» YOUR OBJECTIVE: When you find the line with "export DESIGN_NICKNAME = apb_slave" among the records below, reproduce it and each line after it exactly, ending with the line with "create_clock -name core_clock -period 1.38".

(Entries taken from a collection)

▬▬▬▬▬▬

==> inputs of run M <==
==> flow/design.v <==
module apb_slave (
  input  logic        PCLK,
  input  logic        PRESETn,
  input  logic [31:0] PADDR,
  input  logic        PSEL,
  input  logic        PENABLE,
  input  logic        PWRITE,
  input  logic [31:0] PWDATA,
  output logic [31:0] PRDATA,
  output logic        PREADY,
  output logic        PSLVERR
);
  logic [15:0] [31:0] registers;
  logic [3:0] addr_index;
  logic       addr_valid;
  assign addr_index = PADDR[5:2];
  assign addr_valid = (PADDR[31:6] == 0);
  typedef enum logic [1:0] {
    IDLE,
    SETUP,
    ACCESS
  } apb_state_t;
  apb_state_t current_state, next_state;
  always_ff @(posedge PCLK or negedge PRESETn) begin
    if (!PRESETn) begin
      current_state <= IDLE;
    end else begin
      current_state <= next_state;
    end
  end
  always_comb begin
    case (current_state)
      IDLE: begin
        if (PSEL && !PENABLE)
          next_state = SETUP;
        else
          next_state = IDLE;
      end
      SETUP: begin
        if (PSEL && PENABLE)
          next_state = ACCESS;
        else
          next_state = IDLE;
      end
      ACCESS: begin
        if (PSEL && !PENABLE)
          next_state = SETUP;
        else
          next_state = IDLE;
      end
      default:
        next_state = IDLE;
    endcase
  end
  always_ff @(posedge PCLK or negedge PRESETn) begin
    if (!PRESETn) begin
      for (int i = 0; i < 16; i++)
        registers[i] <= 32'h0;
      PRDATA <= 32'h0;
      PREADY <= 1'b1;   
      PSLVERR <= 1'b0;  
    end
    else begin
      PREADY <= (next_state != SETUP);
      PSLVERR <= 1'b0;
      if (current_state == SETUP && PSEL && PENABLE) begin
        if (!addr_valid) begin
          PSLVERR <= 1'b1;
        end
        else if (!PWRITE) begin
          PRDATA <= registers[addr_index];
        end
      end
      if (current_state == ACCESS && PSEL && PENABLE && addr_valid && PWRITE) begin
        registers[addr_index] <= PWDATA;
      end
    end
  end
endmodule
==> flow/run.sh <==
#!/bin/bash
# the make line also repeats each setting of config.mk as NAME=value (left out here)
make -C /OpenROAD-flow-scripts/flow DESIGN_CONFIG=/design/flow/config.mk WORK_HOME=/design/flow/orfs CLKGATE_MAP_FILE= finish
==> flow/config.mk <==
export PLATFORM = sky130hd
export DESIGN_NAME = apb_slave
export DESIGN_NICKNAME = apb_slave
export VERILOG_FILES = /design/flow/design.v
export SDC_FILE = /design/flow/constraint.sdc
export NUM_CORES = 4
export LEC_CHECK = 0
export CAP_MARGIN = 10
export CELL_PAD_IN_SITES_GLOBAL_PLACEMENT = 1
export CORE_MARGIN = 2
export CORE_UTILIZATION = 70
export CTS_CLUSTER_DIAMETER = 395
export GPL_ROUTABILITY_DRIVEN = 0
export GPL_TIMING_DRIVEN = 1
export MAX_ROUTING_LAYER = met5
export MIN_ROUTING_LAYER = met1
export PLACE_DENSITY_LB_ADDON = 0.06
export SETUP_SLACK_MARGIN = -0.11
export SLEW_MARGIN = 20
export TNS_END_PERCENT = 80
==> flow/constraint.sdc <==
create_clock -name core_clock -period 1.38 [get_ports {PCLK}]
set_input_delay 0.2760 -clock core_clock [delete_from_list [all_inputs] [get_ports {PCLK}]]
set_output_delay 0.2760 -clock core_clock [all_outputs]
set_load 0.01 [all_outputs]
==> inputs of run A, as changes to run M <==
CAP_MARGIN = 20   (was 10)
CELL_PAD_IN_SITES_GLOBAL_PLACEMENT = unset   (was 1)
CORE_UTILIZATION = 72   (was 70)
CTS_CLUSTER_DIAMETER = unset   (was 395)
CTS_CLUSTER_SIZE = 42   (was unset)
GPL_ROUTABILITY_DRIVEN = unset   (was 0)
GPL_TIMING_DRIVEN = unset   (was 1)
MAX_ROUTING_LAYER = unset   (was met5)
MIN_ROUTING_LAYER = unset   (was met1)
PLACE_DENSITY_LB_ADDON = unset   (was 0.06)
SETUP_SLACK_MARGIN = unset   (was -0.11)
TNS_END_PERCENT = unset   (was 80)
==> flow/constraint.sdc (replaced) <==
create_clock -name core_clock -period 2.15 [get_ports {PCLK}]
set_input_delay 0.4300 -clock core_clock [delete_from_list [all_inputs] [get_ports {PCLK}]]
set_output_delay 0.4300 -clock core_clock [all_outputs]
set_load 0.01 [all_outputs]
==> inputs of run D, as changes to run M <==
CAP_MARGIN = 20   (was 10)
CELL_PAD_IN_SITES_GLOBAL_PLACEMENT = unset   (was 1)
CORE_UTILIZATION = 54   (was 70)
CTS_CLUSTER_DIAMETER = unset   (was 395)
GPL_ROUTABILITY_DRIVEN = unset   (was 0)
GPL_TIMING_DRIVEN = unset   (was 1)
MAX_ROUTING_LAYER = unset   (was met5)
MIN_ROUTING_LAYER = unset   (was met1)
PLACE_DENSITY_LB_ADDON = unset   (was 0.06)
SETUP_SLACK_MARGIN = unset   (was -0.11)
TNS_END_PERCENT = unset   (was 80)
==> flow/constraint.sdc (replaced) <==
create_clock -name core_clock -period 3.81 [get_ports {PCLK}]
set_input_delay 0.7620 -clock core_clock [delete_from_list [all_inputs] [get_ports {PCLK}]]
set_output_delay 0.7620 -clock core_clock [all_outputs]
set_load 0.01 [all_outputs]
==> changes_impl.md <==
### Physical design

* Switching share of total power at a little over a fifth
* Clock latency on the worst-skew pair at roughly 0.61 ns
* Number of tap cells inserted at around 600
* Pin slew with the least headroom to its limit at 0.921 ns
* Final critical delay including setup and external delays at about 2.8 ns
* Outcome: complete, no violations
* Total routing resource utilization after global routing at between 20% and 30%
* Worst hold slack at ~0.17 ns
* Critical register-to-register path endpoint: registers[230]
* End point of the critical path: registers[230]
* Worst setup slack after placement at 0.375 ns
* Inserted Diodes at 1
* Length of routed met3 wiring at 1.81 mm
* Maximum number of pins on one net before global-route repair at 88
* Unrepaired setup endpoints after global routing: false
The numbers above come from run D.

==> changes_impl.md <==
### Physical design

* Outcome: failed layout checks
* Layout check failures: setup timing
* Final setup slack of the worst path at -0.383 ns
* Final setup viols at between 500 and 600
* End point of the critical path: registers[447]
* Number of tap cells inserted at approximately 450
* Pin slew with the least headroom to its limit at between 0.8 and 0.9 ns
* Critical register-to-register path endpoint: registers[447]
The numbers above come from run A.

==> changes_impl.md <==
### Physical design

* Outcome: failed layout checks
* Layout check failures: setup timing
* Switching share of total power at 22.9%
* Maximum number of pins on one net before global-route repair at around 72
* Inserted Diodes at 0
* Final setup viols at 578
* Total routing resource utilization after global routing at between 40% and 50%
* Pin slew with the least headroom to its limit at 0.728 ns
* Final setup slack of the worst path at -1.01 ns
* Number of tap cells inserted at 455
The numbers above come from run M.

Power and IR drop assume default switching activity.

▬▬▬▬▬▬

» SOLUTION TO THE PROBLEM:
export DESIGN_NICKNAME = apb_slave
export VERILOG_FILES = /design/flow/design.v
export SDC_FILE = /design/flow/constraint.sdc
export NUM_CORES = 4
export LEC_CHECK = 0
export CAP_MARGIN = 10
export CELL_PAD_IN_SITES_GLOBAL_PLACEMENT = 1
export CORE_MARGIN = 2
export CORE_UTILIZATION = 70
export CTS_CLUSTER_DIAMETER = 395
export GPL_ROUTABILITY_DRIVEN = 0
export GPL_TIMING_DRIVEN = 1
export MAX_ROUTING_LAYER = met5
export MIN_ROUTING_LAYER = met1
export PLACE_DENSITY_LB_ADDON = 0.06
export SETUP_SLACK_MARGIN = -0.11
export SLEW_MARGIN = 20
export TNS_END_PERCENT = 80
==> flow/constraint.sdc <==
create_clock -name core_clock -period 1.38 [get_ports {PCLK}]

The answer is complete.